期待に突き動かされる指先でメッセージを打ち込み、クランメンバーの二人に送信する。内容は端的、けれどありえない筈の文面だった。
『スタラちゃんと華火花ちゃんを全力で守って』
「私も、頑張るかな!」
自分に宣戦布告した相手を守護すると告げて置きながら、彼女の顔は驚くほどに晴れやかな表情を見せていた。自分が語ったのだから、自分も楽しまなければ嘘であるとでもいうように。
◆
里の外壁の上、本来そこに立ち入れる役割でない筈のカウボーイは嗤う。その理由は、自分を従えている者からのメールによるものだった。
「戦争中に個人を見つけ出して守れって言うのかぁ?」
なんて無理難題を、と呟きながらもインベントリを操作し、武器を決戦用のものへ交換する。

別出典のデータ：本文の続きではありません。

## src/rpdc_defines.svh

```systemverilog
`ifndef RPDC_DEFINES_SVH
`define RPDC_DEFINES_SVH

// Register byte addresses
`define RPDC_ADDR_PM 16'h1930
`define RPDC_ADDR_CTRL 16'h7004

// Power-management register fields
`define RPDC_PM_FULL_BIT 2
`define RPDC_PM_REG_BIT 1
`define RPDC_PM_RESET 2'h0

// Regulator control register fields
`define RPDC_CTRL_VSEL_BIT 1
`define RPDC_CTRL_USB_BIT 0
`define RPDC_CTRL_RESET 2'h0

// Supply enables out of reset: bandgap, reset circuit, analog and core on; usb off; 1.3 V
`define RPDC_SUPPLY_RESET 6'h3c

// AXI responses
`define RPDC_RESP_OKAY 2'h0
`define RPDC_RESP_SLVERR 2'h2

`endif

```

## src/rpdc_pkg.sv

```systemverilog
package rpdc_pkg;

    // Enables towards the analog supply blocks
    typedef struct packed {
        logic bandgap_en;
        logic por_en;
        logic analog_regulator_en;
        logic core_regulator_en;
        logic usb_regulator_en;
        logic core_voltage_select;
    } rpdc_supply_t;

    typedef enum logic [1:0] {
        RPDC_SEL_NONE = 2'b00,
        RPDC_SEL_PM = 2'b01,
        RPDC_SEL_CTRL = 2'b10
    } rpdc_sel_t;

    typedef enum logic [1:0] {
        RPDC_CH_IDLE = 2'b00,
        RPDC_CH_RESP = 2'b01
    } rpdc_ch_st_t;

endpackage : rpdc_pkg

```

## src/rpdc_top.sv

```systemverilog
// Added by the designer: the AXI4-Lite slave port.
`timescale 1ns/1ps
`include "rpdc_defines.svh"

module rpdc_top (
    // Clock, reset, enable
    input wire logic clk_i,
    input wire logic rst_n_i,
    input wire logic ce_i,
    // RTC alarm interrupt, asynchronous
    input wire logic rtc_alarm_i,
    // AXI4-Lite write
    input wire logic [15:0] s_axi_awaddr,
    input wire logic s_axi_awvalid,
    output logic s_axi_awready,
    input wire logic [31:0] s_axi_wdata,
    input wire logic [3:0] s_axi_wstrb,
    input wire logic s_axi_wvalid,
    output logic s_axi_wready,
    output logic [1:0] s_axi_bresp,
    output logic s_axi_bvalid,
    input wire logic s_axi_bready,
    // AXI4-Lite read
    input wire logic [15:0] s_axi_araddr,
    input wire logic s_axi_arvalid,
    output logic s_axi_arready,
    output logic [31:0] s_axi_rdata,
    output logic [1:0] s_axi_rresp,
    output logic s_axi_rvalid,
    input wire logic s_axi_rready,
    // Supply enables
    output rpdc_pkg::rpdc_supply_t supply_o
);
    import rpdc_pkg::*;

    function automatic rpdc_sel_t rpdc_decode(input logic [15:0] addr);
        rpdc_decode = (addr == `RPDC_ADDR_PM) ? RPDC_SEL_PM :
                      (addr == `RPDC_ADDR_CTRL) ? RPDC_SEL_CTRL : RPDC_SEL_NONE;
    endfunction : rpdc_decode

    ////////////////////////////////////////////////////////////////////////////
    // Alarm synchroniser

    logic alarm_sync;

    rpdc_sync u_alarm_sync (
        .clk_i(clk_i),
        .rst_n_i(rst_n_i),
        .ce_i(ce_i),
        .async_i(rtc_alarm_i),
        .sync_o(alarm_sync)
    );

    ////////////////////////////////////////////////////////////////////////////
    // Write channel

    rpdc_ch_st_t wr_st_reg, wr_st_next;
    logic aw_got_reg, aw_got_next;
    logic w_got_reg, w_got_next;
    logic [15:0] awaddr_reg, awaddr_next;
    logic [31:0] wdata_reg, wdata_next;
    logic wstrb0_reg, wstrb0_next;
    logic awready_next, wready_next, bvalid_next;
    logic [1:0] bresp_next;

    wire aw_fire = s_axi_awvalid && s_axi_awready;
    wire w_fire = s_axi_wvalid && s_axi_wready;
    assign aw_got_next = (wr_st_reg == RPDC_CH_IDLE) && (aw_got_reg || aw_fire);
    assign w_got_next = (wr_st_reg == RPDC_CH_IDLE) && (w_got_reg || w_fire);
    assign awaddr_next = aw_fire ? s_axi_awaddr : awaddr_reg;
    assign wdata_next = w_fire ? s_axi_wdata : wdata_reg;
    assign wstrb0_next = w_fire ? s_axi_wstrb[0] : wstrb0_reg;

    // Both halves in hand: commit the write this cycle
    wire wr_commit = (wr_st_reg == RPDC_CH_IDLE) && aw_got_next && w_got_next;
    wire rpdc_sel_t wr_sel = rpdc_decode(awaddr_next);
    wire wr_lane0 = wr_commit && wstrb0_next;
    wire pm_write = wr_lane0 && (wr_sel == RPDC_SEL_PM);
    wire ctrl_write = wr_lane0 && (wr_sel == RPDC_SEL_CTRL);

    always_comb begin
        wr_st_next = wr_st_reg;
        case (wr_st_reg)
            RPDC_CH_IDLE: begin
                if (wr_commit) begin
                    wr_st_next = RPDC_CH_RESP;
                end
            end
            RPDC_CH_RESP: begin
                if (s_axi_bready) begin
                    wr_st_next = RPDC_CH_IDLE;
                end
            end
            default: begin
                wr_st_next = RPDC_CH_IDLE;
            end
        endcase
    end

    assign bvalid_next = (wr_st_next == RPDC_CH_RESP);
    assign bresp_next = !wr_commit ? s_axi_bresp :
                        (wr_sel == RPDC_SEL_NONE) ? `RPDC_RESP_SLVERR : `RPDC_RESP_OKAY;
    assign awready_next = (wr_st_next == RPDC_CH_IDLE) && !aw_got_next;
    assign wready_next = (wr_st_next == RPDC_CH_IDLE) && !w_got_next;

    ////////////////////////////////////////////////////////////////////////////
    // Read channel

    rpdc_ch_st_t rd_st_reg, rd_st_next;
    logic [31:0] rdata_next;
    logic [1:0] rresp_next;

    wire ar_fire = s_axi_arvalid && s_axi_arready;
    wire rpdc_sel_t rd_sel = rpdc_decode(s_axi_araddr);

    always_comb begin
        rd_st_next = rd_st_reg;
        case (rd_st_reg)
            RPDC_CH_IDLE: begin
                if (ar_fire) begin
                    rd_st_next = RPDC_CH_RESP;
                end
            end
            RPDC_CH_RESP: begin
                if (s_axi_rready) begin
                    rd_st_next = RPDC_CH_IDLE;
                end
            end
            default: begin
                rd_st_next = RPDC_CH_IDLE;
            end
        endcase
    end

    ////////////////////////////////////////////////////////////////////////////
    // Registers

    logic pm_full_reg, pm_full_next;
    logic pm_reg_pd_reg, pm_reg_pd_next;
    logic [1:0] ctrl_reg, ctrl_next;

    // A set in the alarm cycle wins; zero writes never clear a power-down
    assign pm_full_next = (pm_full_reg && !alarm_sync) ||
                          (pm_write && wdata_next[`RPDC_PM_FULL_BIT]);
    assign pm_reg_pd_next = (pm_reg_pd_reg && !alarm_sync) ||
                            (pm_write && wdata_next[`RPDC_PM_REG_BIT]);
    assign ctrl_next = ctrl_write ? wdata_next[1:0] : ctrl_reg;

    // Reserved bits are not stored, so they read zero whatever was written
    wire [31:0] pm_view = {29'h0, pm_full_reg, pm_reg_pd_reg, 1'b0};
    wire [31:0] ctrl_view = {30'h0, ctrl_reg};
    assign rdata_next = !ar_fire ? s_axi_rdata :
                        (rd_sel == RPDC_SEL_PM) ? pm_view :
                        (rd_sel == RPDC_SEL_CTRL) ? ctrl_view : 32'h0;
    assign rresp_next = !ar_fire ? s_axi_rresp :
                        (rd_sel == RPDC_SEL_NONE) ? `RPDC_RESP_SLVERR : `RPDC_RESP_OKAY;

    // Enables come from next values so a write lands at its own edge
    wire pd_any_next = pm_full_next || pm_reg_pd_next;
    rpdc_supply_t supply_next;
    assign supply_next.bandgap_en = !pm_full_next;
    assign supply_next.por_en = !pd_any_next;
    assign supply_next.analog_regulator_en = !pd_any_next;
    assign supply_next.core_regulator_en = !pd_any_next;
    assign supply_next.usb_regulator_en = !pd_any_next && ctrl_next[`RPDC_CTRL_USB_BIT];
    assign supply_next.core_voltage_select = ctrl_next[`RPDC_CTRL_VSEL_BIT];

    always_ff @(posedge clk_i or negedge rst_n_i) begin
        if (!rst_n_i) begin
            pm_full_reg <= 1'b0;
            pm_reg_pd_reg <= 1'b0;
            ctrl_reg <= `RPDC_CTRL_RESET;
            supply_o <= `RPDC_SUPPLY_RESET;
        end else if (ce_i) begin
            pm_full_reg <= pm_full_next;
            pm_reg_pd_reg <= pm_reg_pd_next;
            ctrl_reg <= ctrl_next;
            supply_o <= supply_next;
        end
    end

    always_ff @(posedge clk_i or negedge rst_n_i) begin
        if (!rst_n_i) begin
            wr_st_reg <= RPDC_CH_IDLE;
            aw_got_reg <= 1'b0;
            w_got_reg <= 1'b0;
            awaddr_reg <= 16'h0;
            wdata_reg <= 32'h0;
            wstrb0_reg <= 1'b0;
            s_axi_awready <= 1'b0;
            s_axi_wready <= 1'b0;
            s_axi_bvalid <= 1'b0;
            s_axi_bresp <= `RPDC_RESP_OKAY;
        end else if (ce_i) begin
            wr_st_reg <= wr_st_next;
            aw_got_reg <= aw_got_next;
            w_got_reg <= w_got_next;
            awaddr_reg <= awaddr_next;
            wdata_reg <= wdata_next;
            wstrb0_reg <= wstrb0_next;
            s_axi_awready <= awready_next;
            s_axi_wready <= wready_next;
            s_axi_bvalid <= bvalid_next;
            s_axi_bresp <= bresp_next;
        end
    end

    always_ff @(posedge clk_i or negedge rst_n_i) begin
        if (!rst_n_i) begin
            rd_st_reg <= RPDC_CH_IDLE;
            s_axi_arready <= 1'b0;
            s_axi_rvalid <= 1'b0;
            s_axi_rdata <= 32'h0;
            s_axi_rresp <= `RPDC_RESP_OKAY;
        end else if (ce_i) begin
            rd_st_reg <= rd_st_next;
            s_axi_arready <= (rd_st_next == RPDC_CH_IDLE);
            s_axi_rvalid <= (rd_st_next == RPDC_CH_RESP);
            s_axi_rdata <= rdata_next;
            s_axi_rresp <= rresp_next;
        end
    end

    wire pd_any = pm_full_reg || pm_reg_pd_reg;
endmodule : rpdc_top

```

## src/rpdc_sync.sv

```systemverilog
`timescale 1ns/1ps

module rpdc_sync (
    // Clock, reset, enable
    input wire logic clk_i,
    input wire logic rst_n_i,
    input wire logic ce_i,
    // Asynchronous level in, synchronised level out
    input wire logic async_i,
    output logic sync_o
);

    logic meta_reg;
    logic sync_reg;

    // The first stage feeds only the second
    always_ff @(posedge clk_i or negedge rst_n_i) begin
        if (!rst_n_i) begin
            meta_reg <= 1'b0;
            sync_reg <= 1'b0;
        end else if (ce_i) begin
            meta_reg <= async_i;
            sync_reg <= meta_reg;
        end
    end

    assign sync_o = sync_reg;

endmodule : rpdc_sync

```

敵も味方も入り乱れた戦場で何処へ向かうのか、何をするのかもわからない少女たちを見つけ出し、守らなければいけない。
それに加えて、バジトーフの手札には防御系のスキルも、探知系のスキルも無いのだ。
普通のプレイヤーなら無理だと断じるであろうその課題を、それを踏まえたうえでカウボーイは一言だけ放って動き出す。
「余裕だ」
癖の強い攻征隊のメンバーを実質的に纏めている彼は、その立場上まともで、模範的なプレイヤーであると思われがちだ。

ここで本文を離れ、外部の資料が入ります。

File: src/rtl/mds_sequencer.sv
// Measurement/display sequencer: gate, transfer, display period and reset.
//
// Summary of operation
// - Gate opens and closes on tap rising edges.
// - Transfer pulse of 70 ms copies count.
// - Transfer used only when store is selected.
// - Display period 0.2-7 s blocks new starts.
// - External hold freezes display and outputs.
// - Display end issues one reset pulse.
// - Timer held in measurement enable until a start arrives.
// - Manual start/stop bypasses automatic time base.
// - Stop mode: external reset enables one measurement.
// - Two record commands: one during sample, one during display.
// - Time base internal or external 100 kHz.
// - Five decade dividers, each divides by ten.
// - Reset presets dividers 87033 or 00033.
`timescale 1ns/10ps
`default_nettype none
module mds_sequencer (
  input  wire logic        clock,                    // 250 MHz system clock.
  input  wire logic        resetn,                   // Asynchronous reset, active low.
  input  wire logic        aclk_unused_tie,          // Spare input, not used.
  // AXI4-Lite slave.
  input  wire logic [7:0]  s_axi_awaddr,             // Write address.
  input  wire logic        s_axi_awvalid,            // Write address valid.
  output logic             s_axi_awready,            // Write address ready.
  input  wire logic [31:0] s_axi_wdata,              // Write data.
  input  wire logic [3:0]  s_axi_wstrb,              // Write strobes.
  input  wire logic        s_axi_wvalid,             // Write data valid.
  output logic             s_axi_wready,             // Write data ready.
  output logic [1:0]       s_axi_bresp,              // Write response.
  output logic             s_axi_bvalid,             // Write response valid.
  input  wire logic        s_axi_bready,             // Write response ready.
  input  wire logic [7:0]  s_axi_araddr,             // Read address.
  input  wire logic        s_axi_arvalid,            // Read address valid.
  output logic             s_axi_arready,            // Read address ready.
  output logic [31:0]      s_axi_rdata,              // Read data.
  output logic [1:0]       s_axi_rresp,              // Read response.
  output logic             s_axi_rvalid,             // Read data valid.
  input  wire logic        s_axi_rready,             // Read data ready.
  // Time base and link pins.
  input  wire logic        ref_tick_int,             // Internal 100 kHz reference level.
  input  wire logic        ref_tick_ext,             // External time-base level.
  input  wire logic        hold_n,                   // External display hold, active low.
  input  wire logic        ext_reset_pulse,          // External reset pulse for stop mode.
  output logic             counter_gate,             // Gate to the first counting decade.
  output logic             store_strobe,             // Copy counter into display storage.
  output logic             display_live,             // Storage bypassed, live count shown.
  output logic             measure_reset,            // Presets dividers, clears counters, overload.
  output logic             record_sample,            // Record command during sample.
  output logic             record_display,           // Record command during display.
  output logic             timebase_out              // Selected time base, for export.
);
  // Register byte addresses.
  localparam logic [7:0] REG_CTRL   = 8'h00;   // Control register.
  localparam logic [7:0] REG_DISP   = 8'h04;   // Display length in ticks.
  localparam logic [7:0] REG_STATUS = 8'h08;   // Sequencer status.
  // Control field positions.
  localparam int CTRL_EXT    = 0;   // Reference source select, 1 = external.
  localparam int CTRL_STORE  = 1;   // 1 = store, 0 = display.
  localparam int CTRL_MANUAL = 2;   // Manual operation.
  localparam int CTRL_START  = 3;   // Manual start (1) or stop (0).
  localparam int CTRL_STOPM  = 4;   // Sampling rate set to stop.
  localparam int CTRL_TAP    = 5;   // Three-bit sample period tap.
  localparam logic [7:0] CTRL_RESET = 8'h02;  // Store selected at reset.
  localparam logic [1:0] RESP_OKAY   = 2'h0;  // Normal answer.
  localparam logic [1:0] RESP_SLVERR = 2'h2;  // Answer to unmapped address.

  logic [7:0]               ctrl;          // Control register.
  logic [mds_pkg::TMR_W-1:0] disp_len;     // Display length setting.
  mds_pkg::mds_state_t      state;         // Sequencer state.
  logic [mds_pkg::TMR_W-1:0] tmr;          // One-shot interval counter.
  logic                     ref_q;         // Selected reference, registered.
  logic                     ref_prev;      // Previous reference level.
  logic                     tick;          // One-cycle time-base enable.
  logic                     tap_level;     // Divider tap level.
  logic                     tap_prev;      // Previous tap level.
  logic                     tap_rise;      // Tap rising edge, the cycle after a tick or preset.
  logic                     armed;         // Stop mode: a start has been allowed.
  logic                     aw_hold;       // Write address captured.
  logic                     w_hold;        // Write data captured.
  logic [7:0]               aw_addr;       // Captured write address.
  logic [31:0]              w_data;        // Captured write data.
  logic [3:0]               w_strb;        // Captured strobes.

  // Decode of a register address, used for both reads and writes.
  function automatic logic addr_ok(input logic [7:0] a);
    addr_ok = (a == REG_CTRL) || (a == REG_DISP) || (a == REG_STATUS);
  endfunction : addr_ok

  // Pick the reference source and make a tick on its rising edge.
  always_ff @(posedge clock or negedge resetn) begin
    if (!resetn) begin
      ref_q    <= 1'b0;
      ref_prev <= 1'b0;
      tick     <= 1'b0;
    end else begin
      ref_q    <= ctrl[CTRL_EXT] ? ref_tick_ext : ref_tick_int;
      ref_prev <= ref_q;
      tick     <= ref_q && !ref_prev;
    end
  end

  // The selected time base is exported from a flip-flop.
  always_ff @(posedge clock or negedge resetn) begin
    if (!resetn) begin
      timebase_out <= 1'b0;
    end else begin
      timebase_out <= ref_q;
    end
  end

  // The chain is preset by the sequencer's own reset pulse.
  mds_decade_chain u_chain (
    .clock      (clock),
    .resetn     (resetn),
    .tick       (tick),
    .preset     (measure_reset),
    .preset_val (ctrl[CTRL_STOPM] ? mds_pkg::PRESET_STOP
                                  : mds_pkg::PRESET_AUTO),
    .tap        (ctrl[CTRL_TAP +: 3]),
    .tap_level  (tap_level)
  );

  // Tap edge detector; tap_prev follows tap_level every cycle, a preset included.
  always_ff @(posedge clock or negedge resetn) begin
    if (!resetn) begin
      tap_prev <= 1'b0;
    end else begin
      tap_prev <= tap_level;
    end
  end
  assign tap_rise = tap_level && !tap_prev;

  // Main sequencer: gate, transfer, display, reset.
  always_ff @(posedge clock or negedge resetn) begin
    if (!resetn) begin
      state         <= mds_pkg::MDS_WAIT;
      tmr           <= '0;
      counter_gate  <= 1'b0;
      store_strobe  <= 1'b0;
      measure_reset <= 1'b0;
    end else begin
      measure_reset <= 1'b0;
      case (state)
        mds_pkg::MDS_WAIT: begin
          // Timer held in measurement enable until a start arrives.
          // In stop mode an external reset pulse also resets the chain.
          if (!ctrl[CTRL_MANUAL] && ctrl[CTRL_STOPM] && ext_reset_pulse) begin
            measure_reset <= 1'b1;
          end
          if (ctrl[CTRL_MANUAL]) begin
            if (ctrl[CTRL_START]) begin
              counter_gate <= 1'b1;
              state        <= mds_pkg::MDS_SAMPLE;
            end
          end else if (tap_rise && (!ctrl[CTRL_STOPM] || armed)) begin
            counter_gate <= 1'b1;
            state        <= mds_pkg::MDS_SAMPLE;
          end
        end
        mds_pkg::MDS_SAMPLE: begin
          // Close on the next tap edge, or on manual stop.
          if (ctrl[CTRL_MANUAL] ? !ctrl[CTRL_START] : tap_rise) begin
            counter_gate <= 1'b0;
            store_strobe <= ctrl[CTRL_STORE];
            tmr          <= '0;
            state        <= mds_pkg::MDS_XFER;
          end
        end
        mds_pkg::MDS_XFER: begin
          // Transfer pulse of fixed length, counted in ticks.
          if (tick) begin
            if (tmr == mds_pkg::TMR_W'(mds_pkg::XFER_TICKS - 1)) begin
              store_strobe <= 1'b0;
              tmr          <= '0;
              state        <= mds_pkg::MDS_DISPLAY;
            end else begin
              tmr <= tmr + 1'b1;
            end
          end
        end
        mds_pkg::MDS_DISPLAY: begin
          // Display period: starts stay blocked; hold extends it.
          if (ctrl[CTRL_STOPM]) begin
            state <= mds_pkg::MDS_INHIBIT;
          end else if (tick && tmr < disp_len) begin
            tmr <= tmr + 1'b1;
          end else if (tmr >= disp_len && hold_n) begin
            measure_reset <= 1'b1;
            state         <= mds_pkg::MDS_WAIT;
          end
        end
        mds_pkg::MDS_INHIBIT: begin
          // Stop mode: bistable stays until the external reset.
          if (ext_reset_pulse && hold_n) begin
            measure_reset <= 1'b1;
            state         <= mds_pkg::MDS_WAIT;
          end
        end
        default: begin
          state <= mds_pkg::MDS_WAIT;
        end
      endcase
    end
  end

  // Stop-mode arming: each external reset allows one start.
  always_ff @(posedge clock or negedge resetn) begin
    if (!resetn) begin
      armed <= 1'b0;
    end else if (ext_reset_pulse) begin
      armed <= 1'b1;
    end else if (state == mds_pkg::MDS_SAMPLE) begin
      armed <= 1'b0;
    end
  end

  // Record commands and the live-display output.
  always_ff @(posedge clock or negedge resetn) begin
    if (!resetn) begin
      record_sample  <= 1'b0;
      record_display <= 1'b0;
      display_live   <= 1'b0;
    end else begin
      record_sample  <= (state == mds_pkg::MDS_SAMPLE);
      record_display <= (state == mds_pkg::MDS_DISPLAY) ||
                        (state == mds_pkg::MDS_INHIBIT);
      display_live   <= !ctrl[CTRL_STORE];
    end
  end

  // AXI write channel: address and data taken in either order.
  always_ff @(posedge clock or negedge resetn) begin
    if (!resetn) begin
      aw_hold <= 1'b0;
      w_hold  <= 1'b0;
      aw_addr <= 8'h00;
      w_data  <= 32'h0;
      w_strb  <= 4'h0;
    end else begin
      if (s_axi_awvalid && s_axi_awready) begin
        aw_hold <= 1'b1;
        aw_addr <= s_axi_awaddr;
      end
      if (s_axi_wvalid && s_axi_wready) begin
        w_hold <= 1'b1;
        w_data <= s_axi_wdata;
        w_strb <= s_axi_wstrb;
      end
      if (aw_hold && w_hold && !s_axi_bvalid) begin
        aw_hold <= 1'b0;
        w_hold  <= 1'b0;
      end
    end
  end
  assign s_axi_awready = !aw_hold;
  assign s_axi_wready  = !w_hold;

  // Register writes and write response.
  always_ff @(posedge clock or negedge resetn) begin
    if (!resetn) begin
      ctrl         <= CTRL_RESET;
      disp_len     <= mds_pkg::TMR_W'(mds_pkg::DISP_MIN_TICKS);
      s_axi_bvalid <= 1'b0;
      s_axi_bresp  <= RESP_OKAY;
    end else begin
      if (s_axi_bvalid && s_axi_bready) begin
        s_axi_bvalid <= 1'b0;
      end else if (aw_hold && w_hold && !s_axi_bvalid) begin
        s_axi_bvalid <= 1'b1;
        s_axi_bresp  <= addr_ok(aw_addr) ? RESP_OKAY : RESP_SLVERR;
        if (aw_addr == REG_CTRL && w_strb[0]) begin
          ctrl <= w_data[7:0];
        end
        if (aw_addr == REG_DISP) begin
          // Clamp the display length to the documented range.
          if (w_data[mds_pkg::TMR_W-1:0] < mds_pkg::TMR_W'(mds_pkg::DISP_MIN_TICKS)) begin
            disp_len <= mds_pkg::TMR_W'(mds_pkg::DISP_MIN_TICKS);
          end else if (w_data[mds_pkg::TMR_W-1:0] > mds_pkg::TMR_W'(mds_pkg::DISP_MAX_TICKS)) begin
            disp_len <= mds_pkg::TMR_W'(mds_pkg::DISP_MAX_TICKS);
          end else begin
            disp_len <= w_data[mds_pkg::TMR_W-1:0];
          end
        end
      end
    end
  end

  // Read channel: one-cycle answer after the address is taken.
  always_ff @(posedge clock or negedge resetn) begin
    if (!resetn) begin
      s_axi_rvalid <= 1'b0;
      s_axi_rdata  <= 32'h0;
      s_axi_rresp  <= RESP_OKAY;
    end else if (s_axi_rvalid) begin
      if (s_axi_rready) begin
        s_axi_rvalid <= 1'b0;
      end
    end else if (s_axi_arvalid) begin
      s_axi_rvalid <= 1'b1;
      s_axi_rresp  <= addr_ok(s_axi_araddr) ? RESP_OKAY : RESP_SLVERR;
      case (s_axi_araddr)
        REG_CTRL:   s_axi_rdata <= {24'h0, ctrl};
        REG_DISP:   s_axi_rdata <= {12'h0, disp_len};
        REG_STATUS: s_axi_rdata <= {25'h0, armed, counter_gate, state};
        default:    s_axi_rdata <= 32'h0;
      endcase
    end
  end
  assign s_axi_arready = !s_axi_rvalid;
endmodule : mds_sequencer
`default_nettype wire

File: src/rtl/mds_decade_chain.sv
// Five presettable decade dividers in series with a selectable output tap.
`timescale 1ns/10ps
`default_nettype none
module mds_decade_chain (
  input  wire logic        clock,       // System clock.
  input  wire logic        resetn,      // Asynchronous reset, active low.
  input  wire logic        tick,        // Time-base enable pulse.
  input  wire logic        preset,      // Loads the preset value.
  input  wire logic [19:0] preset_val,  // Five bcd digits, low digit first.
  input  wire logic [2:0]  tap,         // Selected decade output.
  output logic             tap_level    // Square-wave level at the tap.
);
  logic [3:0] digit [mds_pkg::N_DEC];    // Decade contents.
  logic [mds_pkg::N_DEC:0] carry;        // Carry into each decade.

  assign carry[0] = tick;

  // Each decade counts 0..9 and carries to the next one on wrap.
  genvar g;
  generate
    for (g = 0; g < mds_pkg::N_DEC; g++) begin : g_dec
      assign carry[g+1] = carry[g] && (digit[g] == mds_pkg::DIGIT_MAX);
      always_ff @(posedge clock or negedge resetn) begin
        if (!resetn) begin
          digit[g] <= 4'h0;
        end else if (preset) begin
          digit[g] <= preset_val[4*g +: 4];
        end else if (carry[g]) begin
          digit[g] <= (digit[g] == mds_pkg::DIGIT_MAX) ? 4'h0 : digit[g] + 4'h1;
        end
      end
    end
  endgenerate

  // The tap is high for digits 5..9, a square wave at a tenth of its input.
  always_comb begin
    tap_level = (digit[(tap > mds_pkg::TAP_MAX) ? mds_pkg::TAP_MAX : tap] >= 4'h5);
  end
endmodule : mds_decade_chain
`default_nettype wire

けれどゆめゆめ忘れることなかれ、彼はこのゲームに於いてトップクラスのクランに所属している上に、「拘束系最適」と言われるほどの実績を叩きだしたプレイヤーであることを。
◆
またまた異なる場所、デミアルトラの市街地の一角にて、西洋風の鎧を纏った騎士が立ち尽くしていた。
その理由は、自分を従えている者からのメールと、《《もう一つ》》。
「私達を、守って欲しい」
「まもって!」
深紅の髪のプレイヤーと、真っ白な髪を揺らすNPCの少女に対してだった。アマントは数秒の逡巡を経た後、一つの結論を弾き出してから口を開く。
「何処で守ればいい」
彼女たちを守らなければいけない理由はわからない、けれど、それを長が望んだなら、少女たちがそれを望むなら、自分がすることは一つである。護る、それだけだ。
「話が早くて助かる」
それを満足そうに聞いた無表情な少女は、微笑と共にそう呟いた。
「場所は……」
役者は並び立った。黒い影は、月光を覆い隠す。